Mnesictena pantheropa is a moth in the family Crambidae. It was described by Edward Meyrick in 1884. It is endemic to New Zealand, where it has been recorded from the Chatham Islands.

The wingspan is 25–26 mm. The forewings are orange, variably mixed with reddish-fuscous or dark fuscous, especially on the veins and some specimens are wholly suffused with fuscous. The extreme costal edge is sometimes whitish in the middle. The markings are reddish-brown, mixed or suffused with dark grey and there is a suffusion along the basal part of the costa, sometimes extending basally to the dorsum. The first line is irregularly curved and the second denticulate, forming a strong subquadrate loop inwards below the middle, the space between them wholly suffused with dark except along the costa and on a band preceding the upper half of the second line. Sometimes, there is a sharply defined irregular transverse or rhomboidal clear white discal spot at the middle.

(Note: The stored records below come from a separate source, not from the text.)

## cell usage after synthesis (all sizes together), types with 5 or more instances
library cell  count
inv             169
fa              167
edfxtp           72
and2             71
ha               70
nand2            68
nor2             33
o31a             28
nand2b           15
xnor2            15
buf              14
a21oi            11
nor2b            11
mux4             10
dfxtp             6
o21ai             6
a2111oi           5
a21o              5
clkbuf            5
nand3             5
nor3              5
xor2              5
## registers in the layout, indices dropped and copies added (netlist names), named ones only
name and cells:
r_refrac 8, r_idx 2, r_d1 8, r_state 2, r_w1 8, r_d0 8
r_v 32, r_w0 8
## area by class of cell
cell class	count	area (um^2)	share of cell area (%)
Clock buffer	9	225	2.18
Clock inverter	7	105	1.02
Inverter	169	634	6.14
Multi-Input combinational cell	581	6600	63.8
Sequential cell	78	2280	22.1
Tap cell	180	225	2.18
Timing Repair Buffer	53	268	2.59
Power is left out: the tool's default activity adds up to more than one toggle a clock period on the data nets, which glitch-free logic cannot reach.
File: config.mk
export PLATFORM = sky130hd
export DESIGN_NAME = fifo_sync_lvl
export DESIGN_NICKNAME = d
export VERILOG_FILES = /design/src/rtl/fifo_sync_lvl.sv
export SDC_FILE = /design/constraint.sdc
export NUM_CORES = 1
export LEC_CHECK = 0
export CELL_PAD_IN_SITES_DETAIL_PLACEMENT = 1
export CELL_PAD_IN_SITES_GLOBAL_PLACEMENT = 1
export CORE_ASPECT_RATIO = 0.6
export CORE_MARGIN = 4
export CORE_UTILIZATION = 35
export CTS_CLUSTER_SIZE = 16
export DETAILED_ROUTE_END_ITERATION = 6
export GPL_ROUTABILITY_DRIVEN = 0
export PLACE_DENSITY_LB_ADDON = 0.1
export SYNTH_ARGS = -nofsm -noshare
export SYNTH_HDL_FRONTEND = slang
export SYNTH_SLANG_ARGS = --single-unit
File: constraint.sdc
create_clock -name clk -period 3.55 [get_ports clk]
set_clock_uncertainty 0.15 [all_clocks]
set_input_delay 0.71 -clock clk [delete_from_list [all_inputs] [get_ports clk]]
set_output_delay 0.71 -clock clk [all_outputs]
set_load 0.02 [all_outputs]
File: src/rtl/fifo_sync_lvl.sv
// fifo_sync_lvl: synchronous circular FIFO with occupancy count, programmable
// almost-full/almost-empty levels and sticky overflow/underflow errors.
//
// Optional feature macro: FIFO_FWFT_EN
//   defined   -> first-word fall-through, data_out shows the head word directly
//   undefined -> registered output, data_out updates the cycle after an accepted rd
//
// Ports
//   clk           in   single clock, posedge
//   reset         in   asynchronous, active-high
//   wr, rd        in   write / read requests, level-sampled each clk
//   data_in       in   write data
//   clr_err       in   synchronous clear of overflow/underflow
//   data_out      out  read data
//   empty, full   out  count == 0 / count == DEPTH (registered)
//   almost_empty  out  count <= AE_LEVEL (registered)
//   almost_full   out  count >= AF_LEVEL (registered)
//   count         out  occupancy 0..DEPTH (registered)
//   overflow      out  sticky, a wr was refused
//   underflow     out  sticky, a rd was refused
module fifo_sync_lvl #(
    parameter int unsigned ADR_WIDTH = 4,
    parameter int unsigned DAT_WIDTH = 18,
    parameter int unsigned AF_LEVEL  = 12,
    parameter int unsigned AE_LEVEL  = 2
) (
    input  logic                 clk,
    input  logic                 reset,
    input  logic                 wr,
    input  logic                 rd,
    input  logic [DAT_WIDTH-1:0] data_in,
    input  logic                 clr_err,
    output logic [DAT_WIDTH-1:0] data_out,
    output logic                 empty,
    output logic                 full,
    output logic                 almost_empty,
    output logic                 almost_full,
    output logic [ADR_WIDTH:0]   count,
    output logic                 overflow,
    output logic                 underflow
);

    localparam int unsigned DEPTH = 2 ** ADR_WIDTH;
    localparam int unsigned CW    = ADR_WIDTH + 1;

    localparam logic [CW-1:0] C_DEPTH = CW'(DEPTH);
    localparam logic [CW-1:0] C_AF    = CW'(AF_LEVEL);
    localparam logic [CW-1:0] C_AE    = CW'(AE_LEVEL);

    logic [DAT_WIDTH-1:0] r_mem [DEPTH];
    logic [ADR_WIDTH-1:0] r_wptr;
    logic [ADR_WIDTH-1:0] r_rptr;
    logic [CW-1:0]        r_count;
    logic                 r_empty;
    logic                 r_full;
    logic                 r_almost_empty;
    logic                 r_almost_full;
    logic                 r_overflow;
    logic                 r_underflow;

    logic                 w_rd_ok;
    logic                 w_wr_ok;
    logic [CW-1:0]        w_count_nxt;

    // Acceptance from registered state only; a read frees a slot for a write when full.
    assign w_rd_ok = rd & ~r_empty;
    assign w_wr_ok = wr & (~r_full | w_rd_ok);

    // Next occupancy; simultaneous accepted wr and rd cancel out.
    always_comb begin
        w_count_nxt = r_count;
        if (w_wr_ok && !w_rd_ok) begin
            w_count_nxt = r_count + CW'(1);
        end else if (w_rd_ok && !w_wr_ok) begin
            w_count_nxt = r_count - CW'(1);
        end
    end

    // Pointers, count, flags and sticky errors.
    always_ff @(posedge clk or posedge reset) begin
        if (reset) begin
            r_wptr         <= '0;
            r_rptr         <= '0;
            r_count        <= '0;
            r_empty        <= 1'b1;
            r_full         <= 1'b0;
            r_almost_empty <= 1'b1;
            r_almost_full  <= 1'b0;
            r_overflow     <= 1'b0;
            r_underflow    <= 1'b0;
        end else begin
            if (w_wr_ok) begin
                r_wptr <= r_wptr + ADR_WIDTH'(1);
            end
            if (w_rd_ok) begin
                r_rptr <= r_rptr + ADR_WIDTH'(1);
            end
            r_count        <= w_count_nxt;
            r_empty        <= (w_count_nxt == '0);
            r_full         <= (w_count_nxt == C_DEPTH);
            r_almost_empty <= (w_count_nxt <= C_AE);
            r_almost_full  <= (w_count_nxt >= C_AF);
            // A fresh error in the clearing cycle keeps the flag set.
            r_overflow     <= (r_overflow  & ~clr_err) | (wr & ~w_wr_ok);
            r_underflow    <= (r_underflow & ~clr_err) | (rd & ~w_rd_ok);
        end
    end

    // Storage is not reset. When full with wr&rd, the read of this slot sees the old word.
    always_ff @(posedge clk) begin
        if (w_wr_ok) begin
            r_mem[r_wptr] <= data_in;
        end
    end

`ifdef FIFO_FWFT_EN
    // Head word presented directly; rd only acknowledges and pops it.
    assign data_out = r_mem[r_rptr];
`else
    logic [DAT_WIDTH-1:0] r_dout;

    // Registered read port; holds its value when no read is accepted.
    always_ff @(posedge clk or posedge reset) begin
        if (reset) begin
            r_dout <= '0;
        end else if (w_rd_ok) begin
            r_dout <= r_mem[r_rptr];
        end
    end

    assign data_out = r_dout;
`endif

    assign empty        = r_empty;
    assign full         = r_full;
    assign almost_empty = r_almost_empty;
    assign almost_full  = r_almost_full;
    assign count        = r_count;
    assign overflow     = r_overflow;
    assign underflow    = r_underflow;

endmodule

==> results.tsv, run 1 <==
stage	metric	value	unit
clock_network	path_clk_slew	60	ps
yosys	netlist_instances	659	
critical_path	crit_fanout	39	
power_and_ir_drop	p_per_area	826	nW/um^2
drt	routed_wl	32700	um
clock_network	htree_levels	2	
critical_path	setup.worst_path.end_class	register	
sta	relSlewSlack	42.3	%
critical_path	ff2ff_path_depth	5	
yosys	synth-edff-count	288	
clock_network	clk_path_buf_depth	3	
floorplanning	die_y	155	um
floorplanning	ios	52	
drt	drtIter0Drc	636	
power_and_ir_drop	p_leak	5.03	nW
hold_path	hold_class	reg -> reg	
grt	antenna_found_initial	2	
drt	ant_nets	0	
clock_network	cts_sinks	325	
place	dpl.hpwl	20900	um
critical_path	critPathRequiredTime	3780	ps
cells_and_area	multi_input_area	2850	um^2
yosys	synth_seq_cells	325	
clock_network	cts_buffers	34	
hold_path	min-delay-start	data_out[14]	
cells_and_area	postLayoutCellArea	14900	um^2
floorplanning	die_x	253	um
sta	hold_viol	0	
critical_path	arrival	2910	ps
drt	routed_via_density	5.18	
critical_path	critical_path_class	reg -> reg	
yosys	synth_top_area_share	68.4	%
yosys	synthFlopType	edfxtp_1	
sta	whs	369	ps
grt	grt_usage	17.0	%
floorplanning	placementRows	53	
sta	tightestPinTransition	863	ps
drt	wl_per_cell	26.5	um
drt	num_vias	6389	
outcome	status	finished clean	
clock_network	cts_setup_buffers	0	
sta	tns	0	ps
clock_network	ctsHoldBuffers	0	
yosys	netlist_area	12600	um^2
sta	rsz0062_at_grt	false	
critical_path	reg2reg_to	data_out[2]	
sta	period_share	75.5	%
yosys	synth_nets	689	
yosys	ys_seq_area_share	75.8	%
grt	grt_pass1_vias	6960	
critical_path	reg2reg_slack	870	ps
place	io_buffer_count	51	
drt	firstDrtPassIters	5	
run	maxCapViolCount	0	
yosys	async_reset_ff_share	11.4	%
floorplanning	core_area	35300	um^2
clock_network	ctsResizeCount	0	
yosys	ys_top_cells_by_area	edfxtp_1, mux4_2, dfrtp_1	
cells_and_area	syn2layout_area_growth	18.0	%
grt	grt_overflow	0	
sta	fmax	373	MHz
floorplanning	initial_utilization	35.8	%
sta	setup_viol	0	
yosys	avgSynthCellArea	19.2	um^2
hold_path	worstHoldPathCells	2	
sta	slew_viol_final	0	
yosys	synth_area_leader_cell	edfxtp_1	
cells_and_area	fillCellCount	3344	
clock_network	cts_tree	built	
grt	grt_max_degree	43	
power_and_ir_drop	vdd_drop_max	0.410	mV
critical_path	worstReg2RegStart	r_rptr[0]	
clock_network	worstSkewPairLatency	520	ps
cells_and_area	final-seq-area	9580	um^2
cells_and_area	final_nets	770	
cells_and_area	drive_gt1_share	18.5	%
critical_path	cp-start-kind	register	
floorplanning	die_area	39300	um^2
clock_network	clockRootBuffer	clkbuf_16	
yosys	yosys_warnings	0	
drt	drc	0	
hold_path	min_to	data_out[14]	
place	placed_area	13800	um^2
sta	min_period	2680	ps
yosys	synth.distinct_cells	46	
grt	grt_pass1_wl	48400	um
==> metal layers <==
metal | GRT usage, % | vias up | wire length (um)
met5 | 0 | - | 0
met4 | 3.80 | 0 | 524
met2 | 24.2 | 139 | 13700
met3 | 3.61 | 39 | 2070
met1 | 26.8 | 3403 | 16400
li1 | - | 2808 | -
==> cell type report <==
type,count,area share [%]
Tap cell,467,3.92
Clock buffer,51,6.76
Timing Repair Buffer,80,5.05
Inverter,7,0.176
Multi-Input combinational cell,292,19.1
Sequential cell,325,64.3
Clock inverter,11,0.730
Antenna cell,1,0.0168
==> state kept, by name, summed over array words and instances, names as in the netlist <==
name,flops
r_mem,288
data_out,18
count,5
r_rptr,4
r_wptr,4
almost_empty,1
almost_full,1
empty,1
full,1
overflow,1
underflow,1
==> where the power goes <==
part	switching, mW	total, mW	internal, mW
logic	1.95	3.51	1.56
registers	0.509	5.22	4.71
clock network	1.47	3.59	2.12
==> synth_stat cells, types with 2 or more instances <==
cell type,instances
o22ai_1,36
mux4_2,42
edfxtp_1,288
ha_1,7
nand2b_1,4
nor2b_1,4
mux2i_1,67
nor2_1,18
and3_1,8
clkbuf_1,11
xnor2_1,9
a221oi_1,5
o211ai_1,5
and4_1,4
nand2_1,17
and2_1,4
o21ai_1,6
dfrtp_1,35
buf_4,5
buf_6,4
inv_1,7
nand3_1,4
mux2_2,12
or4_1,2
a31oi_1,2
buf_2,14
dfstp_2,2
o21ai_0,4
nor3_1,16
==> kinds of logic after synthesis <==
group / Yosys count / synth area share, %
and+or+nand+nor: 89 / 3.77
DFF: 325 / 75.8
adders and majority gates: 7 / 0.693
muxes: 121 / 13.9
AOI/OAI and AO/OA: 65 / 3.42
xor gates and xnor gates: 10 / 0.693
buffers and inverters: 42 / 1.77
==> cell usage in the layout, fill, tap and decap left out, types with 7 or more instances in the layout <==
cell type        instances
clkbuf_1                11
edfxtp_1               288
o22ai_1                 36
clkdlybuf4s50_1         51
and3_1                   8
clkbuf_16               37
buf_4                   27
nand2_1                 17
ha_1                     7
nor3_1                  15
mux2_2                  12
mux2i_1                 67
nor2_1                  18
xnor2_1                  9
mux4_2                  42
dfrtp_1                 33
==> stage by stage <==
step                      power [mW]  utilization (%)  setup WS [ps]  instances
final                           12.3             42.3            869       1234
after global placement          8.79             39.1            600       1171
after floorplan                 7.41                -            333        659
after global routing            12.9             42.3            700       1233
after CTS                       12.5             42.3            809       1233
after detailed placement        8.84             39.1            549       1171
==> worst max-delay path by stage <==
stage	endpoint	slack (ps)	from	depth (start not counted)
2_1_floorplan	r_mem[7][0]	330	rd	4
3_3_place_gp	r_mem[7][0]	600	rd	7
3_5_place_dp	r_mem[7][1]	550	rd	7
4_1_cts	data_out[17]	810	r_rptr[0]	5
5_1_grt	data_out[2]	700	r_rptr[0]	5
6_report	data_out[2]	870	r_rptr[0]	5
==> critical path, stage by stage (launching register included) <==
cell     delay (ps)
dfrtp_4         970
buf_4           440
mux2i_1         230
o22ai_1         100
nor3_1          530
nor2_1          110
Power figures use the tool's default switching activity.
==> run 2, diff against run 1 <==
==> constraint.sdc (replaced) <==
create_clock -name clk -period 2.6 [get_ports clk]
set_clock_uncertainty 0.15 [all_clocks]
set_input_delay 0.52 -clock clk [delete_from_list [all_inputs] [get_ports clk]]
set_output_delay 0.52 -clock clk [all_outputs]
set_load 0.02 [all_outputs]
==> results.tsv, run 2 (same netlist as run 1, synthesis figures left out) <==
stage	metric	value	unit
outcome	status	finished clean	
floorplanning	die_area	39300	um^2
place	placed_cells	1208	
grt	grt_pass1_wl	49500	um
cells_and_area	regMostFlops	r_mem	
critical_path	crit_family	buffers and inverters	
drt	drc	0	
sta	rsz0062_at_grt	false	
grt	grt_usage	17.2	%
sta	slew_viol_final	0	
drt	num_vias	6619	
critical_path	crit_fanout	5	
drt	routed_via_density	5.23	
sta	fmax	404	MHz
critical_path	cp-start-kind	register	
critical_path	cp_num_buf_inv	1	
clock_network	clk_path_buf_depth	3	
power_and_ir_drop	p_per_area	1110	nW/um^2
critical_path	arrival	1800	ps
grt	grt.busiest_layer	met1	
place	dpl.hpwl	22500	um
clock_network	cts_tree	built	
power_and_ir_drop	p_leak	5.22	nW
grt	grt_max_degree	28	
hold_path	hold_class	in -> async	
sta	relSlewSlack	44.6	%
grt	use_met1	28.9	%
clock_network	clockRootBuffer	clkbuf_16	
drt	drtIter0Drc	722	
power_and_ir_drop	pwr-share-comb	31.4	%
grt	grt_overflow	0	
floorplanning	core_area	35300	um^2
floorplanning	placementRows	53	
floorplanning	ios	52	
cells_and_area	final_nets	804	
power_and_ir_drop	switching_power	5.46	mW
grt	antenna_found_initial	2	
cells_and_area	stdcell_count	1266	
cells_and_area	drive_gt1_share	22.8	%
sta	tightestPinTransition	828	ps
power_and_ir_drop	pwr-share-seq	41.4	%
clock_network	ctsHoldBuffers	0	
cells_and_area	final_cell_mix	edfxtp_1, mux2i_1, buf_4	
sta	hold_viol	0	
critical_path	max_stage_delay	640	ps
clock_network	cts_sinks	325	
cells_and_area	syn2layout_area_growth	20.8	%
floorplanning	die_y	155	um
sta	period_share	95.1	%
critical_path	critical_path_class	reg -> out	
cells_and_area	n_antenna_cell	0	
critical_path	setup.worst_path.end_class	primary output	
critical_path	critPathRequiredTime	1930	ps
sta	tns	0	ps
grt	use_met2	23.4	%
cells_and_area	largest_reg_flops	288	
power_and_ir_drop	power_frac_clock	27.2	%
sta	setup_viol	0	
power_and_ir_drop	p_int	11.5	mW
clock_network	cts_buffers	31	
cells_and_area	layout_commonest_cell	edfxtp_1	
clock_network	path_clk_slew	70	ps
grt	grt_pass1_vias	7085	
critical_path	critPathSlowestCell	clkdlybuf4s50_1	
cells_and_area	postLayoutCellArea	15300	um^2
power_and_ir_drop	power.share.switching	32.3	%
clock_network	worstSkewPairLatency	580	ps
drt	ant_nets	0	
critical_path	crit_chain	clkdlybuf4s50_1	
drt	firstDrtPassIters	4	
power_and_ir_drop	vdd_drop_max	0.519	mV
drt	wl_per_cell	26.4	um
drt	routed_wl	33500	um
floorplanning	die_x	253	um
place	placed_area	14200	um^2
place	io_buffer_count	51	
clock_network	htree_levels	1	
sta	final.setup.worst_slack	127	ps
critical_path	reg2reg_slack	210	ps
floorplanning	initial_utilization	35.8	%
place	dp_slack	-211	ps
run	maxCapViolCount	0	
sta	min_period	2470	ps
grt	grt_util_met3	3.09	%
==> run 2: changes by cell type in the layout (fill, tap and decap cells not counted), moves of 3 or more <==
| cell | change |
|---|---|
| clkinv_2 | +4 |
| buf_12 | +12 |
| buf_4 | +25 |
| clkbuf_16 | -6 |
| clkbuf_1 | -8 |
| clkinv_4 | +3 |
==> run 2: metrics by stage <==
| stage | hold WS (ps) | total power [mW] | util, % |
|---|---|---|---|
| after global placement | 356 | 12.3 | 40.3 |
| after CTS | 82.3 | 17.1 | 43.3 |
| after detailed placement | 353 | 12.4 | 40.3 |
| final | 108 | 16.9 | 43.3 |
| after floorplan | 308 | 10.1 | - |
| after global routing | 132 | 17.7 | 43.3 |
==> run 2: power groups by stage <==
stage / clock network [mW] / registers [mW] / logic, mW
2_1_floorplan: 0 / 7.01 / 3.11
3_5_place_dp: 0 / 7.12 / 5.33
4_1_cts: 4.72 / 7.01 / 5.36
5_1_grt: 4.99 / 7.08 / 5.68
3_3_place_gp: 0 / 7.09 / 5.24
6_report: 4.60 / 7.01 / 5.31
==> run 2: what timing repair did <==
item,4_1_cts,5_1_grt
buffers inserted,0,0
endpoints found under the setup margin,0,4
endpoints found under the hold margin,0,0
resized for setup,0,1
==> run 2: layout make-up <==
class                           count  area, um^2
Timing Repair Buffer              117        1180
Clock inverter                     23         228
Fill cell                        3368       20000
Multi-Input combinational cell    292        2870
Inverter                            7        26.3
Clock buffer                       35         801
Sequential cell                   325        9580
Tap cell                          467         584
==> run 2: worst paths after layout <==
kind | startpoint | to | depth (start not counted)
max reg2reg | count[0] | almost_empty | 7
min | reset | data_out[16] | 2
max in group asynchronous | reset | data_out[4] | 3
max | empty | empty | 1
min reg2reg | r_rptr[3] | r_rptr[3] | 1
min in group clk | r_rptr[3] | r_rptr[3] | 1
==> run 2: routing by layer <==
| layer | routed length, um | share of wire, % | vias up |
|---|---|---|---|
| met4 | 494 | 1.5 | 0 |
| met2 | 13500 | 40 | 137 |
| met3 | 1630 | 4.9 | 35 |
| li1 | - | - | 2894 |
| met1 | 17800 | 53 | 3553 |
| met5 | 0 | 0 | - |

There is a moderate terminal fascia, suffusedly projecting inwards opposite the loop of the second line. The hindwings are whitish-yellowish, becoming whitish towards the costa. The dorsal area is suffused with grey and there are two dark grey discal dots very obliquely placed. Sometimes, there is a grey postmedian line. The terminal fascia is suffused dark grey, sometimes very narrow or obsolete except at the apex and there is a terminal series of dark grey dots.